The gathering crowd remains fully engaged throughout; they do not seem permitted to be otherwise engaged as Cumming dives to the floor intermittently, held back only by the wire on his microphone as he performs some kind of dust dancing ritual.
After only playing a handful of songs (which admittedly last on average around seven-minutes each), they leave the stage without ceremony; ironic as their whole set seemed to reflect a dark melodramatic liturgy in itself; safe to say the crowd seems warmed up.
Time for the main act of the night, The Phantom Band; there is a tangible buzz around the venue that has seemed to be lacking whenever I have seen the band in the past.
Bludgeoning tribal drums break out for the opener, ‘Burial Sounds’, sending the crown into in a semi-psychedelic trance, which would give any regular Arches clubber a run for their money.
JKSC are a hard act to follow but The Phantom Band are more than capable of leading us into their warped world; their set is a tapestry of songs, new and old, but drenched in a darkly-tinged energy.
The likes of ‘Doom Patrol’, from their latest album Strange Friend, shake the very foundations of The Arches, or maybe it was the train passing above the venue.
Frontman Rick Anthony has a kind of ironic swagger, which brings a more light-hearted edge to the band’s performance, engaging the audience in a somewhat less oppressive manner than the members of John Knox Sex Club.

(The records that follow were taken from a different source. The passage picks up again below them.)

===== config.mk =====
export PLATFORM = sky130hd
export DESIGN_NAME = decimal_string_to_fixed_point_top_flat
export DESIGN_NICKNAME = d
export VERILOG_FILES = /design/src/rtl/dsfp_pkg.sv /design/src/rtl/dsfp_in_if.sv /design/src/rtl/dsfp_out_if.sv /design/src/rtl/dsfp_front.sv /design/src/rtl/dsfp_back.sv /design/src/rtl/decimal_string_to_fixed_point_top.sv /design/src/flat_wrapper.sv
export SDC_FILE = /design/constraint.sdc
export NUM_CORES = 1
export LEC_CHECK = 0
export BUFFER_PORTS_ARGS = -buffer_cell sky130_fd_sc_hd__buf_2
export CAP_MARGIN = 40
export CORE_ASPECT_RATIO = 1.25
export CORE_MARGIN = 1
export CORE_UTILIZATION = 30
export DETAILED_ROUTE_END_ITERATION = 16
export GPL_ROUTABILITY_DRIVEN = 0
export PLACE_DENSITY = 0.51
export SYNTH_ARGS = -nofsm -noshare
export SYNTH_HDL_FRONTEND = slang
export SYNTH_HIERARCHICAL = 1
export SYNTH_SLANG_ARGS = --single-unit

===== constraint.sdc =====
create_clock -name i_clk -period 11.1 [get_ports i_clk]
set_clock_uncertainty 0.1 [all_clocks]
set_input_delay 0 -clock i_clk [delete_from_list [all_inputs] [get_ports i_clk]]
set_output_delay 0 -clock i_clk [all_outputs]
set_load 0.01 [all_outputs]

However, there are notably similar themes to the performances; the two frontmen donning the role of the preacher, preaching to the feverishly converted.

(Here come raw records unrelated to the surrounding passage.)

## src/hw/rtl/snfcs_pkg.sv

```systemverilog
// shared types and constants for the spi nor flash command sequencer
`default_nettype none

package snfcs_pkg;

  // request codes carried on in_tuser
  typedef enum logic [2:0] {
    OP_TICK   = 3'd0,
    OP_READ   = 3'd1,
    OP_PROG   = 3'd2,
    OP_BYTE   = 3'd3,
    OP_SECT   = 3'd4,
    OP_BULK   = 3'd5,
    OP_STAT   = 3'd6,
    OP_UNUSED = 3'd7
  } op_t;

  typedef enum logic [2:0] {
    PH_IDLE  = 3'd0,
    PH_START = 3'd1,
    PH_SHIFT = 3'd2,
    PH_STOP  = 3'd3,
    PH_WAIT  = 3'd4
  } phase_t;

  typedef enum logic [1:0] {
    FR_WREN = 2'd0,
    FR_MAIN = 2'd1,
    FR_POLL = 2'd2,
    FR_WRDI = 2'd3
  } frame_t;

  typedef enum logic [1:0] {
    FIN_NONE    = 2'd0,
    FIN_OK      = 2'd1,
    FIN_TIMEOUT = 2'd2,
    FIN_RSVD    = 2'd3
  } fin_t;

  typedef enum logic [2:0] {
    CFG_BUSY_MASK = 3'd0,
    CFG_POLL_IVL  = 3'd1,
    CFG_TO_PROG   = 3'd2,
    CFG_TO_SECT   = 3'd3,
    CFG_TO_BULK   = 3'd4
  } cfg_idx_t;

  localparam logic [7:0] CMD_READ = 8'h03;
  localparam logic [7:0] CMD_PP   = 8'h02;
  localparam logic [7:0] CMD_SE   = 8'hD8;
  localparam logic [7:0] CMD_BE   = 8'hC7;
  localparam logic [7:0] CMD_RDSR = 8'h05;
  localparam logic [7:0] CMD_WREN = 8'h06;
  localparam logic [7:0] CMD_WRDI = 8'h04;

  localparam logic [7:0]  RST_BUSY_MASK = 8'd1;
  localparam logic [15:0] RST_POLL_IVL  = 16'd1000;
  localparam logic [31:0] RST_TO_PROG   = 32'd100000;
  localparam logic [31:0] RST_TO_SECT   = 32'd10000000;
  localparam logic [31:0] RST_TO_BULK   = 32'd200000000;

endpackage

`default_nettype wire

```

## src/hw/rtl/spi_nor_flash_command_sequencer.sv

```systemverilog
// spi mode-0 command sequencer for serial nor flash, one half sck per word
`default_nettype none

// Each input word is one half period of SCK (or, while idle, a request that only
// latches) and produces exactly one output word with the pin levels after that
// step. A word enters an input register, the sequencer state advances in one
// pass of logic and the result lands in an output register, so the block takes
// one word per clock cycle whenever the output side is not stalled. The state
// update of the frame/bit/poll sequencer, done in one pass of logic, sets this
// rate. Program data is offered with a program-byte word whenever want_byte is
// high; SCK holds low until it arrives.
module spi_nor_flash_command_sequencer
  import snfcs_pkg::*;
#(
  parameter int ADDR_BYTES = 3
) (
  input  wire logic        clk,
  input  wire logic        rst_n,
  // operation[2:0]
  input  wire logic [2:0]  in_tuser,
  // address[23:0], length[48:24], write_byte[56:49], miso[57], zero fill
  input  wire logic [63:0] in_tdata,
  input  wire logic        in_tvalid,
  output logic             in_tready,
  // cs_n[0], sclk[1], mosi[2], read_byte[10:3], read_valid[11], want_byte[12],
  // busy_res[13], finish[15:14]
  output logic [15:0]      out_tdata,
  output logic             out_tlast,
  output logic             out_tvalid,
  input  wire logic        out_tready,
  input  wire logic        cfg_we,
  input  wire logic [2:0]  cfg_index,
  input  wire logic [31:0] cfg_wdata
);

  localparam int POS_W = $clog2(ADDR_BYTES + 2);

  // configuration
  logic [7:0]  busy_mask_r;
  logic [15:0] poll_ivl_r;
  logic [31:0] to_prog_r, to_sect_r, to_bulk_r;

  always_ff @(posedge clk) begin
    if (!rst_n) begin
      busy_mask_r <= RST_BUSY_MASK;
      poll_ivl_r  <= RST_POLL_IVL;
      to_prog_r   <= RST_TO_PROG;
      to_sect_r   <= RST_TO_SECT;
      to_bulk_r   <= RST_TO_BULK;
    end else if (cfg_we) begin
      case (cfg_idx_t'(cfg_index))
        CFG_BUSY_MASK: busy_mask_r <= cfg_wdata[7:0];
        CFG_POLL_IVL:  poll_ivl_r  <= cfg_wdata[15:0];
        CFG_TO_PROG:   to_prog_r   <= cfg_wdata;
        CFG_TO_SECT:   to_sect_r   <= cfg_wdata;
        CFG_TO_BULK:   to_bulk_r   <= cfg_wdata;
        default: ;
      endcase
    end
  end

  // input register
  logic        in_v_r;
  op_t         in_op_r;
  logic [23:0] in_addr_r;
  logic [24:0] in_len_r;
  logic [7:0]  in_wbyte_r;
  logic        in_miso_r;
  logic        out_v_r;
  logic [15:0] out_data_r;
  logic        out_last_r;
  logic        adv;
  logic        in_acc;

  assign adv       = in_v_r && (!out_v_r || out_tready);
  assign in_tready = !in_v_r || adv;
  assign in_acc    = in_tvalid && in_tready;

  always_ff @(posedge clk) begin
    if (!rst_n) begin
      in_v_r <= 1'b0;
    end else if (in_acc) begin
      in_v_r <= 1'b1;
    end else if (adv) begin
      in_v_r <= 1'b0;
    end
  end

  always_ff @(posedge clk) begin
    if (in_acc) begin
      in_op_r    <= op_t'(in_tuser);
      in_addr_r  <= in_tdata[23:0];
      in_len_r   <= in_tdata[48:24];
      in_wbyte_r <= in_tdata[56:49];
      in_miso_r  <= in_tdata[57];
    end
  end

  // sequencer state
  phase_t             phase_r, phase_nxt;
  frame_t             frame_r, frame_nxt;
  logic [POS_W-1:0]   pos_r, pos_nxt;
  logic [2:0]         bit_r, bit_nxt;
  logic               half_r, half_nxt;
  logic [7:0]         shift_r, shift_nxt;
  logic [24:0]        left_r, left_nxt;
  logic [23:0]        addr_r, addr_nxt;
  op_t                kind_r, kind_nxt;
  logic [31:0]        budget_r, budget_nxt;
  logic [15:0]        pcnt_r, pcnt_nxt;
  logic               cs_r, cs_nxt;
  logic               sck_r, sck_nxt;
  logic               mosi_r, mosi_nxt;
  logic [7:0]         bbyte_r, bbyte_nxt;
  logic               bvalid_r, bvalid_nxt;
  logic               cdata_r, cdata_nxt;
  logic               ready_r, ready_nxt;
  logic               tmo_r, tmo_nxt;
  logic               buf_stall;

  // frame shape from current state
  logic               addr_kind;
  logic [POS_W-1:0]   hlen;
  logic               has_data;
  logic [POS_W-1:0]   hb_i;
  logic [1:0]         hb_sel;
  logic [31:0]        addr_ext;
  logic [7:0]         hdr_byte;
  logic [15:0]        ivl;
  logic [31:0]        wait_w;
  logic [7:0]         shifted;

  assign addr_kind = (kind_r == OP_READ) || (kind_r == OP_PROG) || (kind_r == OP_SECT);
  assign hlen      = (frame_r == FR_MAIN && addr_kind) ? POS_W'(ADDR_BYTES + 1) : POS_W'(1);
  assign has_data  = (frame_r == FR_POLL) ||
                     (frame_r == FR_MAIN &&
                      (kind_r == OP_READ || kind_r == OP_PROG || kind_r == OP_STAT));
  assign hb_i      = pos_r - POS_W'(1);
  assign hb_sel    = 2'(POS_W'(ADDR_BYTES - 1) - hb_i);
  // leading byte of a four-byte address is zero
  assign addr_ext  = {8'h00, addr_r};
  assign shifted   = {shift_r[6:0], in_miso_r};

  always_comb begin
    if (pos_r == '0) begin
      case (frame_r)
        FR_WREN: hdr_byte = CMD_WREN;
        FR_WRDI: hdr_byte = CMD_WRDI;
        FR_POLL: hdr_byte = CMD_RDSR;
        default: begin
          case (kind_r)
            OP_READ: hdr_byte = CMD_READ;
            OP_PROG: hdr_byte = CMD_PP;
            OP_SECT: hdr_byte = CMD_SE;
            OP_BULK: hdr_byte = CMD_BE;
            default: hdr_byte = CMD_RDSR;
          endcase
        end
      endcase
    end else if (hb_i < POS_W'(ADDR_BYTES)) begin
      hdr_byte = addr_ext[hb_sel*8 +: 8];
    end else begin
      hdr_byte = 8'h00;
    end
  end

  assign ivl    = (poll_ivl_r == 16'd0) ? 16'd1 : poll_ivl_r;
  assign wait_w = (budget_r < {16'd0, ivl}) ? budget_r : {16'd0, ivl};

  // next state
  always_comb begin
    phase_nxt  = phase_r;
    frame_nxt  = frame_r;
    pos_nxt    = pos_r;
    bit_nxt    = bit_r;
    half_nxt   = half_r;
    shift_nxt  = shift_r;
    left_nxt   = left_r;
    addr_nxt   = addr_r;
    kind_nxt   = kind_r;
    budget_nxt = budget_r;
    pcnt_nxt   = pcnt_r;
    cs_nxt     = cs_r;
    sck_nxt    = sck_r;
    mosi_nxt   = mosi_r;
    bbyte_nxt  = bbyte_r;
    bvalid_nxt = bvalid_r;
    cdata_nxt  = cdata_r;
    ready_nxt  = ready_r;
    tmo_nxt    = tmo_r;
    buf_stall  = 1'b0;
    if (adv) begin
      if (phase_r == PH_IDLE) begin
        if (in_op_r == OP_READ || in_op_r == OP_PROG || in_op_r == OP_SECT ||
            in_op_r == OP_BULK || in_op_r == OP_STAT) begin
          kind_nxt   = in_op_r;
          addr_nxt   = in_addr_r;
          tmo_nxt    = 1'b0;
          ready_nxt  = 1'b0;
          bvalid_nxt = 1'b0;
          budget_nxt = 32'd0;
          phase_nxt  = PH_START;
          case (in_op_r)
            OP_READ: begin
              frame_nxt = FR_MAIN;
              left_nxt  = in_len_r;
            end
            OP_STAT: begin
              frame_nxt = FR_MAIN;
              left_nxt  = 25'd1;
            end
            OP_PROG: begin
              frame_nxt  = FR_WREN;
              left_nxt   = in_len_r;
              budget_nxt = to_prog_r;
            end
            OP_SECT: begin
              frame_nxt  = FR_WREN;
              left_nxt   = 25'd0;
              budget_nxt = to_sect_r;
            end
            default: begin
              frame_nxt  = FR_WREN;
              left_nxt   = 25'd0;
              budget_nxt = to_bulk_r;
            end
          endcase
        end
      end else begin
        // program byte offer lands in the one-word buffer
        if (in_op_r == OP_BYTE && kind_r == OP_PROG &&
            (frame_r == FR_WREN || frame_r == FR_MAIN) && left_r != 25'd0 && !bvalid_r) begin
          bbyte_nxt  = in_wbyte_r;
          bvalid_nxt = 1'b1;
        end
        case (phase_r)
          PH_START: begin
            cs_nxt    = 1'b0;
            sck_nxt   = 1'b0;
            mosi_nxt  = 1'b0;
            pos_nxt   = '0;
            bit_nxt   = 3'd0;
            half_nxt  = 1'b0;
            phase_nxt = PH_SHIFT;
          end
          PH_SHIFT: begin
            if (!half_r) begin
              sck_nxt = 1'b0;
              if (bit_r == 3'd0) begin
                if (pos_r < hlen) begin
                  shift_nxt = hdr_byte;
                  cdata_nxt = 1'b0;
                end else if (frame_r == FR_MAIN && kind_r == OP_PROG) begin
                  if (bvalid_nxt) begin
                    shift_nxt  = bbyte_nxt;
                    bvalid_nxt = 1'b0;
                    left_nxt   = left_r - 25'd1;
                    cdata_nxt  = 1'b1;
                  end else begin
                    buf_stall = 1'b1;
                  end
                end else begin
                  shift_nxt = 8'h00;
                  left_nxt  = left_r - 25'd1;
                  cdata_nxt = 1'b1;
                end
              end
              // stall with sck low while the program buffer is empty
              if (!buf_stall) begin
                mosi_nxt = shift_nxt[7];
                half_nxt = 1'b1;
              end
            end else begin
              sck_nxt   = 1'b1;
              shift_nxt = shifted;
              bit_nxt   = bit_r + 3'd1;
              half_nxt  = 1'b0;
              if (bit_r == 3'd7) begin
                if (cdata_r) begin
                  if (frame_r == FR_POLL) begin
                    ready_nxt = (shifted & busy_mask_r) == 8'h00;
                  end
                end else begin
                  pos_nxt = pos_r + POS_W'(1);
                end
                if (!((pos_nxt < hlen) || (has_data && left_r != 25'd0))) begin
                  phase_nxt = PH_STOP;
                end
              end
            end
          end
          PH_STOP: begin
            cs_nxt   = 1'b1;
            sck_nxt  = 1'b0;
            mosi_nxt = 1'b0;
            if (frame_r == FR_WREN) begin
              frame_nxt = FR_MAIN;
              phase_nxt = PH_START;
            end else if (frame_r == FR_MAIN && (kind_r == OP_READ || kind_r == OP_STAT)) begin
              phase_nxt = PH_IDLE;
            end else if (frame_r == FR_WRDI) begin
              phase_nxt = PH_IDLE;
            end else if (frame_r == FR_POLL && ready_r) begin
              frame_nxt = FR_WRDI;
              phase_nxt = PH_START;
            end else if (budget_r == 32'd0) begin
              // budget spent: close out with write disable
              tmo_nxt   = 1'b1;
              frame_nxt = FR_WRDI;
              phase_nxt = PH_START;
            end else begin
              budget_nxt = budget_r - wait_w;
              pcnt_nxt   = wait_w[15:0];
              phase_nxt  = PH_WAIT;
            end
          end
          PH_WAIT: begin
            if (pcnt_r != 16'd0) begin
              pcnt_nxt = pcnt_r - 16'd1;
            end
            if (pcnt_r <= 16'd1) begin
              frame_nxt = FR_POLL;
              left_nxt  = 25'd1;
              phase_nxt = PH_START;
            end
          end
          default: phase_nxt = PH_IDLE;
        endcase
      end
    end
  end

  // result word
  logic        rvalid;
  logic        rlast;
  logic        want;
  fin_t        fin;
  logic [15:0] res_data;

  always_comb begin
    rvalid = phase_r == PH_SHIFT && half_r && bit_r == 3'd7 && cdata_r &&
             frame_r != FR_POLL && kind_r != OP_PROG;
    rlast  = rvalid && left_r == 25'd0;
    fin    = FIN_NONE;
    if (phase_r == PH_STOP) begin
      if (frame_r == FR_MAIN && (kind_r == OP_READ || kind_r == OP_STAT)) begin
        fin = FIN_OK;
      end else if (frame_r == FR_WRDI) begin
        fin = tmo_r ? FIN_TIMEOUT : FIN_OK;
      end
    end
    want = phase_nxt != PH_IDLE && kind_nxt == OP_PROG &&
           (frame_nxt == FR_WREN || frame_nxt == FR_MAIN) &&
           left_nxt != 25'd0 && !bvalid_nxt;
    res_data = {fin, phase_nxt != PH_IDLE, want, rvalid,
                rvalid ? shifted : 8'h00, mosi_nxt, sck_nxt, cs_nxt};
  end

  always_ff @(posedge clk) begin
    if (!rst_n) begin
      phase_r  <= PH_IDLE;
      frame_r  <= FR_WREN;
      pos_r    <= '0;
      bit_r    <= 3'd0;
      half_r   <= 1'b0;
      shift_r  <= 8'h00;
      left_r   <= 25'd0;
      addr_r   <= 24'd0;
      kind_r   <= OP_TICK;
      budget_r <= 32'd0;
      pcnt_r   <= 16'd0;
      cs_r     <= 1'b1;
      sck_r    <= 1'b0;
      mosi_r   <= 1'b0;
      bbyte_r  <= 8'h00;
      bvalid_r <= 1'b0;
      cdata_r  <= 1'b0;
      ready_r  <= 1'b0;
      tmo_r    <= 1'b0;
    end else begin
      phase_r  <= phase_nxt;
      frame_r  <= frame_nxt;
      pos_r    <= pos_nxt;
      bit_r    <= bit_nxt;
      half_r   <= half_nxt;
      shift_r  <= shift_nxt;
      left_r   <= left_nxt;
      addr_r   <= addr_nxt;
      kind_r   <= kind_nxt;
      budget_r <= budget_nxt;
      pcnt_r   <= pcnt_nxt;
      cs_r     <= cs_nxt;
      sck_r    <= sck_nxt;
      mosi_r   <= mosi_nxt;
      bbyte_r  <= bbyte_nxt;
      bvalid_r <= bvalid_nxt;
      cdata_r  <= cdata_nxt;
      ready_r  <= ready_nxt;
      tmo_r    <= tmo_nxt;
    end
  end

  // output register
  always_ff @(posedge clk) begin
    if (!rst_n) begin
      out_v_r <= 1'b0;
    end else if (adv) begin
      out_v_r <= 1'b1;
    end else if (out_tready) begin
      out_v_r <= 1'b0;
    end
  end

  always_ff @(posedge clk) begin
    if (adv) begin
      out_data_r <= res_data;
      out_last_r <= rlast;
    end
  end

  assign out_tvalid = out_v_r;
  assign out_tdata  = out_data_r;
  assign out_tlast  = out_last_r;

endmodule

`default_nettype wire

```

## config.mk

```make
export PLATFORM = sky130hd
export DESIGN_NAME = spi_nor_flash_command_sequencer
export DESIGN_NICKNAME = d
export VERILOG_FILES = /design/src/hw/rtl/snfcs_pkg.sv /design/src/hw/rtl/spi_nor_flash_command_sequencer.sv
export SDC_FILE = /design/constraint.sdc
export NUM_CORES = 1
export LEC_CHECK = 0
export ABC_AREA = 1
export BUFFER_PORTS_ARGS = -buffer_cell sky130_fd_sc_hd__buf_2
export CAP_MARGIN = 5
export CORE_ASPECT_RATIO = 1.4
export CORE_MARGIN = 3
export CORE_UTILIZATION = 40
export DETAILED_ROUTE_END_ITERATION = 10
export SETUP_SLACK_MARGIN = 0.05
export SLEW_MARGIN = 20
export SYNTH_ARGS = -nofsm -noshare
export SYNTH_HDL_FRONTEND = slang
export SYNTH_SLANG_ARGS = --single-unit
```

## constraint.sdc

```tcl
create_clock -name clk -period 4.5 [get_ports clk]
set_clock_uncertainty 0.15 [all_clocks]
set_input_delay 1.125 -clock clk [delete_from_list [all_inputs] [get_ports clk]]
set_output_delay 1.125 -clock clk [all_outputs]
set_load 0.03 [all_outputs]
```

## Word level (Yosys, flattened, before mapping)

Cells that the tools add are included.

- Input bits: 107
- Output and inout port bits: 19
- Logic and storage cells: 321
- Register bits: 335

- Add/sub/neg operators: 7
- Order comparisons: 5
- Multiplexer cells: 136
- Shift-type cells: 1
- Bitwise logic cells: 5
- Reductions and logical operators: 87
- Equal/unequal tests: 43

Operator list:

| kind | count |
|---|---|
| 32-bit 2-to-1 mux | 9 |
| 25-bit 2-to-1 mux | 9 |
| 16-bit 2-to-1 mux | 7 |
| 25-bit case mux with 2 select lines | 2 |
| 32-bit case mux with 3 select lines | 1 |
| 3-bit 2-to-1 mux | 25 |
| 8-bit 2-to-1 mux | 8 |
| 1-bit 2-to-1 mux | 54 |
| 25-bit nonzero test | 2 |
| 32-bit logical NOT | 1 |
| 32-bit by 16-bit less-than comparator with 1-bit output | 1 |
| 16-bit case mux with 2 select lines | 1 |
| 8-bit case mux with 4 select lines | 1 |
| 32-bit by 6-bit indexed part select with 8-bit output | 1 |
| 32-bit subtractor | 1 |
| 2-bit != test, second input constant | 14 |
| 3-bit == test, second input constant | 9 |
| 25-bit logical NOT | 1 |
| 25-bit by 1-bit subtractor with 25-bit output, second input constant | 1 |
| 3-bit by 2-bit == test with 1-bit output, second input constant | 8 |
| 8-bit case mux with 3 select lines | 1 |
| 2-bit nonzero test | 12 |
| 1-bit logical AND | 22 |
| 2-bit 2-to-1 mux | 10 |
| 38 further kinds | 83 |

## Depth between registers and ports, before layout

Gate-level depths: netlist (run 1).

- Depth after elaboration: 21
- Depth in mapped cells: 36
- Mapped depth without buffers: 34

## Worst setup path after synthesis (run 1)

Ideal clock, no wire load.

- Path kind: register -> register
- Start point: register poll_ivl_r[9]
- End point: register budget_r[30]
- Stages on the path, launching flop included: 27
- Path slack: 0.593 ns
- Setup time: 0.122 ns
- Data required time: 4.228 ns
- Path buffers: 2
- Data arrival time: 3.635 ns
- Path through: dfxtp_1 inv_1 ha_1 a21oi_1 nand3b_1 a21oi_1 nor3_4 nand2_4 buf_6 clkbuf_1 o21ai_0 ha_1 fa_1 nor2_1 a211oi_1 o21ai_0 nand3_1 nand2_1 nand2_1 nand2_2 nand2_1 nand2_4 nand2_1 nand2_1 nand2_1 nand3_1 a21oi_2

- Word-level cells in the longest chain between the ends: 12

RTL lines:

| element | line | RTL |
|---|---|---|
| from (decl) | spi_nor_flash_command_sequencer.sv:40 | `logic [15:0] poll_ivl_r;` |
| from (signal assigned) | spi_nor_flash_command_sequencer.sv:53 | `CFG_POLL_IVL: poll_ivl_r <= cfg_wdata[15:0];` |
| 16-bit logical NOT | spi_nor_flash_command_sequencer.sv:167 | `assign ivl = (poll_ivl_r == 16'd0) ? 16'd1 : poll_ivl_r;` |
| 16-bit 2-to-1 mux (*) | spi_nor_flash_command_sequencer.sv:167 |  |
| 32-bit by 16-bit less-than comparator with 1-bit output | spi_nor_flash_command_sequencer.sv:168 | `assign wait_w = (budget_r < {16'd0, ivl}) ? budget_r : {16'd0, ivl};` |
| 32-bit 2-to-1 mux (*) | spi_nor_flash_command_sequencer.sv:168 |  |
| 32-bit subtractor (*) | spi_nor_flash_command_sequencer.sv:312 | `budget_nxt = budget_r - wait_w;` |
| 32-bit 2-to-1 mux (*) | spi_nor_flash_command_sequencer.sv:306 | `end else if (budget_r == 32'd0) begin` |
| 32-bit 2-to-1 mux (*) | spi_nor_flash_command_sequencer.sv:303 | `end else if (frame_r == FR_POLL && ready_r) begin` |
| 32-bit 2-to-1 mux (*) | spi_nor_flash_command_sequencer.sv:301 | `end else if (frame_r == FR_WRDI) begin` |
| 32-bit 2-to-1 mux (*) | spi_nor_flash_command_sequencer.sv:299 | `end else if (frame_r == FR_MAIN && (kind_r == OP_READ \|\| kind_r == OP_STAT)) begin` |
| 32-bit 2-to-1 mux (*) | spi_nor_flash_command_sequencer.sv:296 | `if (frame_r == FR_WREN) begin` |
| 32-bit 2-to-1 mux (*) | spi_nor_flash_command_sequencer.sv:236 | `case (phase_r)` |
| 32-bit 2-to-1 mux (*) | spi_nor_flash_command_sequencer.sv:193 | `if (phase_r == PH_IDLE) begin` |
| to (signal assigned) | spi_nor_flash_command_sequencer.sv:390 | `budget_r <= budget_nxt;` |
| to (decl) | spi_nor_flash_command_sequencer.sv:109 | `logic [31:0] budget_r, budget_nxt;` |

Every way passes the cells marked *; elsewhere a longest branch is shown, timed or not. The select of a mux whose other input is x is not followed.
A chain may end at the register's enable or synchronous reset.

## Worst setup path in the final report (run 1)

- Start point: register budget_r[16]
- End point: register budget_r[29]

- Word-level cells in the longest chain between the ends: 10

RTL lines:

| element | line |
|---|---|
| 32-bit by 16-bit less-than comparator with 1-bit output | spi_nor_flash_command_sequencer.sv:168 |
| 32-bit 2-to-1 mux | spi_nor_flash_command_sequencer.sv:168 |
| 32-bit subtractor | spi_nor_flash_command_sequencer.sv:312 |
| 32-bit 2-to-1 mux | spi_nor_flash_command_sequencer.sv:306 |
| 32-bit 2-to-1 mux | spi_nor_flash_command_sequencer.sv:303 |
| 32-bit 2-to-1 mux | spi_nor_flash_command_sequencer.sv:301 |
| 32-bit 2-to-1 mux | spi_nor_flash_command_sequencer.sv:299 |
| 32-bit 2-to-1 mux | spi_nor_flash_command_sequencer.sv:296 |
| 32-bit 2-to-1 mux | spi_nor_flash_command_sequencer.sv:236 |
| 32-bit 2-to-1 mux | spi_nor_flash_command_sequencer.sv:193 |

Parallel ways exist; a longest one is shown, timed or not. The select of a mux whose other input is x is not followed.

Fan-favourite ‘Throwing Bones’ riles the crowd into performing some noteworthy dance-moves, culminating in a doo-wop sing-along, while songs such as ‘The Wind That Cried The World’ sound like a Star Wars bar fight, laser-gun sounds and all.
The set itself closes with a pair of seemingly out-of-place brass musicians joining the band onstage for ‘No Shoes Blues’; a swelling, shimmering six-minute refrain.
Before the track begins, Anthony jestingly explains, somewhat ambivalently, that they found them busking on the streets before the gig, though you would never believe it as the song rounds off in a beautiful cacophony of noise; what a nice way to end a Christmas party.